Fimela Editor diperbarui 26 Apr 2013, 04:59 WIB
2 dari 4 halaman

Next

Tragedi memang telah berakhir, pelaku pengeboman pun telah tertangkap. Tamerlan Tsarnaev (26) tewas, sementara sang adik, Dzhokhar Tsarnaev (19), masih terbaring tak berdaya di rumah sakit akibat cedera yang dialami dalam proses penangkapannya. Namun, luka, trauma, dan dampak peristiwa yang terjadi Senin (15/04) lalu ini tak lenyap begitu saja. Cerita dari para korban yang terluka, kehilangan anggota badan, sampai harus kehilangan anggota keluarga, menambah panjang duka.

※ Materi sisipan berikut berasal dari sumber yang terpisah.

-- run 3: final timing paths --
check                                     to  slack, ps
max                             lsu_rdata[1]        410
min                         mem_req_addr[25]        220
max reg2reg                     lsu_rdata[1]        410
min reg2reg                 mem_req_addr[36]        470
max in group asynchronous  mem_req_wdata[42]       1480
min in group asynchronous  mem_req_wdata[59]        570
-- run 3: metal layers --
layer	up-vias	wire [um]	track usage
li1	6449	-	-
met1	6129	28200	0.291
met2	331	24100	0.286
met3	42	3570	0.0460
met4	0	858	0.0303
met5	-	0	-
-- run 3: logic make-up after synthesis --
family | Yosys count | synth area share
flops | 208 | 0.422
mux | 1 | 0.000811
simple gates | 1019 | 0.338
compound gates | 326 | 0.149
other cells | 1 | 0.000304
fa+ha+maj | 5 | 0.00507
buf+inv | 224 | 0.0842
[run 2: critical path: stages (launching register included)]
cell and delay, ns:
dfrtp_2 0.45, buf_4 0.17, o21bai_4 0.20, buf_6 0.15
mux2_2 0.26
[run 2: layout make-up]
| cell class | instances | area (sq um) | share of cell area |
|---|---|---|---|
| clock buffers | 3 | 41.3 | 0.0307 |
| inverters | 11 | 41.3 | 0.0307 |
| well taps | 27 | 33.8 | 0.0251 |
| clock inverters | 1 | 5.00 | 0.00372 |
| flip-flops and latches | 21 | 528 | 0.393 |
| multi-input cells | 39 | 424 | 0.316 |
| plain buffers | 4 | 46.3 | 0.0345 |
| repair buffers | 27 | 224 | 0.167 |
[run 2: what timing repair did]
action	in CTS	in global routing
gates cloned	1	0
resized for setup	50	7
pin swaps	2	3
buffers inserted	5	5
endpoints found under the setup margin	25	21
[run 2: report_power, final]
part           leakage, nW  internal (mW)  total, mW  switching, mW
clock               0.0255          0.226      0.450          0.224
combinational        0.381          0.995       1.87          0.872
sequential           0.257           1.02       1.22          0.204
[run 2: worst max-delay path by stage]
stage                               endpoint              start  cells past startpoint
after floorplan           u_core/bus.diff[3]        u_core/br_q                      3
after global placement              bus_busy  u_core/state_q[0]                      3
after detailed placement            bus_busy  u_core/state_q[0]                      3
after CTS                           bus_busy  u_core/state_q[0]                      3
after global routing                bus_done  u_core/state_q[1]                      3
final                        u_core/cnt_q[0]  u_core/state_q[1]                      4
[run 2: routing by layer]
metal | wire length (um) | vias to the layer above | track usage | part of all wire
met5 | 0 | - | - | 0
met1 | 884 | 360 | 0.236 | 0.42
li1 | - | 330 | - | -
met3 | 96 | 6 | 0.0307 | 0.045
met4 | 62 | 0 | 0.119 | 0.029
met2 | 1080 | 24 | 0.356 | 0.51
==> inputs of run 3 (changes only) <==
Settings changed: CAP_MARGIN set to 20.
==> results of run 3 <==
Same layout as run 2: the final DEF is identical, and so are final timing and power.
===== src/rtl/bht_update_queue.sv =====
`default_nettype none
// +----------------------------------------------------------------------------+
// | Module  : bht_update_queue (with bht_update_queue_pkg)                     |
// | Brief   : Collects resolved branch outcomes from two commit-side resolve   |
// |           ports and sends them to the BHT in program order, one per cycle. |
// | Rev     : 1.0 - initial release                                            |
// +----------------------------------------------------------------------------+

package bht_update_queue_pkg;
  // Virtual address width of a branch PC.
  parameter int VLEN = 64;

  // Update handed to the branch history table.
  typedef struct packed {
    logic            valid;
    logic [VLEN-1:0] pc;
    logic            taken;
  } bht_update_t;
endpackage

module bht_update_queue
  import bht_update_queue_pkg::*;
#(
  parameter int DEPTH = 4
) (
  input  logic                       clk_i,
  input  logic                       rst_i,
  input  logic                       flush_i,
  input  logic                       debug_mode_i,
  input  logic [1:0]                 resolve_valid_i,
  input  logic [1:0][VLEN-1:0]       resolve_pc_i,
  input  logic [1:0]                 resolve_taken_i,
  output logic                       ready_o,
  output bht_update_t                bht_update_o,
  output logic [$clog2(DEPTH):0]     occupancy_o,
  output logic                       overflow_o
);

  localparam int PW = $clog2(DEPTH);
  localparam int CW = PW + 1;
  localparam logic [CW-1:0] DEPTH_C = CW'(DEPTH);
  localparam logic [CW-1:0] TWO_C   = CW'(2);

  // Registered queue state
  logic [PW-1:0]   head;
  logic [PW-1:0]   tail;
  logic [CW-1:0]   count;
  logic            overflow;

  // Entry storage; contents are only meaningful between head and tail
  logic [VLEN-1:0] pc_mem    [DEPTH];
  logic            taken_mem [DEPTH];

  // Per-cycle control
  logic            pop;
  logic            elig0;
  logic            elig1;
  logic [CW-1:0]   free_slots;
  logic            accept0;
  logic            accept1;
  logic            dropped;
  logic [PW-1:0]   wr_addr1;

  // Pop/push decisions: the BHT never back-pressures, so a non-empty queue
  // always pops unless flushing; the same-cycle pop frees one slot for pushes.
  always_comb begin
    pop        = (count != '0) && !flush_i;
    elig0      = resolve_valid_i[0] && !debug_mode_i && !flush_i;
    elig1      = resolve_valid_i[1] && !debug_mode_i && !flush_i;
    free_slots = DEPTH_C - count + CW'(pop);
    // Port 0 is older, so it claims the first free slot; port 1 is dropped first.
    accept0    = elig0 && (free_slots != '0);
    accept1    = elig1 && (elig0 ? (free_slots >= TWO_C) : (free_slots != '0));
    dropped    = (elig0 && !accept0) || (elig1 && !accept1);
    // Port 1 lands right after port 0 when both are accepted, else at tail.
    wr_addr1   = tail + PW'(accept0);
  end

  // Pointer, count and overflow registers; reset beats flush beats push/pop.
  always_ff @(posedge clk_i) begin
    if (rst_i) begin
      head     <= '0;
      tail     <= '0;
      count    <= '0;
      overflow <= 1'b0;
    end else if (flush_i) begin
      head     <= '0;
      tail     <= '0;
      count    <= '0;
      overflow <= 1'b0;
    end else begin
      head     <= head + PW'(pop);
      tail     <= tail + PW'(accept0) + PW'(accept1);
      count    <= count + CW'(accept0) + CW'(accept1) - CW'(pop);
      overflow <= dropped;
    end
  end

  // Entry storage writes; no reset needed since count gates every read.
  always_ff @(posedge clk_i) begin
    if (!rst_i) begin
      if (accept0) begin
        pc_mem[tail]    <= resolve_pc_i[0];
        taken_mem[tail] <= resolve_taken_i[0];
      end
      if (accept1) begin
        pc_mem[wr_addr1]    <= resolve_pc_i[1];
        taken_mem[wr_addr1] <= resolve_taken_i[1];
      end
    end
  end

  // Outputs come from registered state only; pc/taken are zeroed when empty.
  always_comb begin
    bht_update_o       = '0;
    bht_update_o.valid = (count != '0);
    if (count != '0) begin
      bht_update_o.pc    = pc_mem[head];
      bht_update_o.taken = taken_mem[head];
    end
    occupancy_o = count;
    overflow_o  = overflow;
    ready_o     = (DEPTH_C - count) >= TWO_C;
  end

endmodule
`default_nettype wire


===== config.mk =====
export PLATFORM = sky130hd
export DESIGN_NAME = bht_update_queue
export DESIGN_NICKNAME = d
export VERILOG_FILES = /design/src/rtl/bht_update_queue.sv
export SDC_FILE = /design/constraint.sdc
export NUM_CORES = 1
export LEC_CHECK = 0
export BUFFER_PORTS_ARGS = -buffer_cell sky130_fd_sc_hd__buf_4
export CORE_MARGIN = 2
export CORE_UTILIZATION = 60
export DETAILED_ROUTE_END_ITERATION = 7
export GPL_ROUTABILITY_DRIVEN = 0
export GPL_TIMING_DRIVEN = 0
export PLACE_DENSITY_LB_ADDON = 0.15
export RECOVER_POWER = 50
export SLEW_MARGIN = 30
export SYNTH_ARGS = -nofsm -noshare
export SYNTH_HDL_FRONTEND = slang
export SYNTH_SLANG_ARGS = --single-unit

===== constraint.sdc =====
create_clock -name clk_i -period 18.6 [get_ports clk_i]
set_input_delay 1.86 -clock clk_i [delete_from_list [all_inputs] [get_ports clk_i]]
set_output_delay 1.86 -clock clk_i [all_outputs]
set_load 0.02 [all_outputs]

==> results.md <==
- Failing checks: capacitance limit, slew limit
- Actual slew at the worst max-slew pin: approximately 1.7 ns
- Layout area overhead: 20.6%
- Die Height: between 150 and 200 µm
- Synth top area share: 0.567
- Post-synth EDFFs: 260
- Slew Viols, Final: 22
- Antenna violations before repair: 0
- Share of cells above drive strength 1: 0.407
- Status: complete, but fails checks
- Crit-path max FO: 13
- Starting Density: 0.610
- Full die area: around 0.024 mm²
- Main area contributors after synthesis: edfxtp_1, mux2_1, mux4_2, mux2_2, mux2_4
- Total core area: between 0.02 and 0.025 mm²
- Slew margin rel.: -0.171
- Min cycle time layout: about 7 ns
- Final WS setup: between 10 and 15 ns
- PwrDens: 86.5 mW/mm²
- Final Hold Fails: 0
- Seq/Total Area, Yosys: 0.578
- # resized after CTS: 0
- Cells after synthesis: slightly below 800
- Initial DRC count: 360
- Most common cell after layout, fill and taps aside: edfxtp_1
- Critical path class: input port to flop
- Final setup violation count: 0
- Buf/Inv on CP: 5
- Remaining DRCs: 0
- Non-Filler Instances: ~1,300
- Finished Cell Area: 0.0166 mm²
- Dpl cells: 1,287
- Skew final: 0.00872 ns
- Worst path cell trace: clkbuf_1 -> nor3_1 -> ha_1 -> nor4_1 -> nor2_1 -> ha_1 -> xor2_1 -> nand4_1 -> clkbuf_1 -> clkbuf_1 -> o21ai_0 -> clkbuf_1 -> buf_8
- Fin nets: 1,178
- Root Buffer: clkbuf_16
- Post-CTS setup buffers: 0
- VDD IR-drop max: 0.0725 mV
- Highest clock rate: between 0.1 and 0.15 GHz
- Router iterations before antenna repair: 7
- Total chip power: between 1 and 1.5 mW
- Hold Slack: slightly below 0.6 ns
- Synthesis-stage register bit count: around 270
- Maximum cell stage delay along the critical path: around 0.89 ns
- Clk buf depth: 3
- CP Data Required Time: roughly 19 ns
- RSZ-0062 raised after global routing: no
- Clock slew at reported path FFs: 0.06 ns
- Clk sink count: roughly 270
- Rows: 55
- Util after Layout: 0.736
- I/O pin count: about 210
- Hold Crit Class: flop to flop
- Total gr overflow: 0
- Clk Latency, worst-skew pair: 0.54 ns
- P_leak: approximately 5.8 nW
- Hold path cells: 2
- Ys Warns: 0
- FF-to-FF path depth: 15
- Largest net degree at the start of global routing: 19
- Synth cell types: 44
- Antenna cells: 0
- DP HPWL: about 21 mm
- Cts bufs inserted: 29
- Dpl ws: 12.73 ns
- Yosys top cell by area: edfxtp_1
- Worst Path Arrival: ~7 ns
- WL per Instance: 22.7 µm
- Hold Buf Count CTS: 0
- Dpl cell area: between 0.015 and 0.02 mm²
- Critical path depth: 13
- Filler cell count: 1,519
- Most frequent CP cell: clkbuf_1
- Vias in the first global route: between 8,000 and 9,000
- Slowest CP cell: clkbuf_1
- Post-Route WL: slightly above 30 mm
- ANT nets after route: 0
- Setup TNS: 0 ns
- Most frequent cells in the layout: edfxtp_1, buf_4, mux2_1, mux2_2, mux4_2
- Mapped Area: approximately 0.014 mm²
- Wire length of the first global-routing pass: ~47 mm
- CTS tree: built
- Vias/cell: between 5 and 6
- Top FF cell, synth: edfxtp_1
- IO Port Bufs: between 200 and 250
- Critical Path Source Type: input port
- Crit. End Element: flop
- Die X: between 150 and 200 µm
- Vias: around 7,900
- Ys async rst share: 0
- GRT Total Usage: 0.254
- Family with the most delay on the worst path: buffers and inverters
- H-tree Lvls: 1
- Mean Syn Cell Area: approximately 18 µm²
- Final worst-path cycle share: 0.371
- Max_cap viols: 2
- Syn Nets: just over 900
worst paths after layout:
path | startpoint | endpoint | slack [ns]
worst max-delay path | flush_i | pc_mem[2][31] | 11.70
worst max register to register | occupancy_o[0] | pc_mem[2][31] | 12.15
worst min register to register | occupancy_o[1] | occupancy_o[2] | 0.59
worst min-delay path | occupancy_o[1] | occupancy_o[2] | 0.59
cell type report:
class	count	area (µm²)	share of cell area
inverter	8	30.0	0.00181
timing repair buffer	228	1880	0.113
buffer	51	216	0.0130
multi-input combinational	448	5280	0.318
clock buffer	37	756	0.0455
clock inverter	16	129	0.00776
tap	285	357	0.0215
sequential	268	7970	0.480
worst register-to-register path: stages, from the launching register on:
cell,delay (ns)
dfxtp_1,0.43
inv_1,0.16
ha_1,0.23
ha_1,0.26
nor3_1,0.22
ha_1,0.31
nor4_1,0.89
nor2_1,0.19
ha_1,0.25
xor2_1,0.33
nand4_1,0.23
clkbuf_1,0.35
clkbuf_1,0.39
o21ai_0,0.75
clkbuf_1,0.89
buf_8,0.27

Salah satu korban tewas adalah seorang anak laki-laki bernama Martin Richard (8). Saat itu, dia tepat berada di lokasi ledakan bersama ibu dan kedua saudaranya untuk menunggu sang ayah, Bill Richard, sampai garis finish. Kehilangan Martin adalah luka terbesar Bill, apalagi istrinya, Denise, sempat dirawat intensif akibat benda tajam yang menembus otaknya. Salah satu anak perempuan Bill juga harus kehilangan kaki.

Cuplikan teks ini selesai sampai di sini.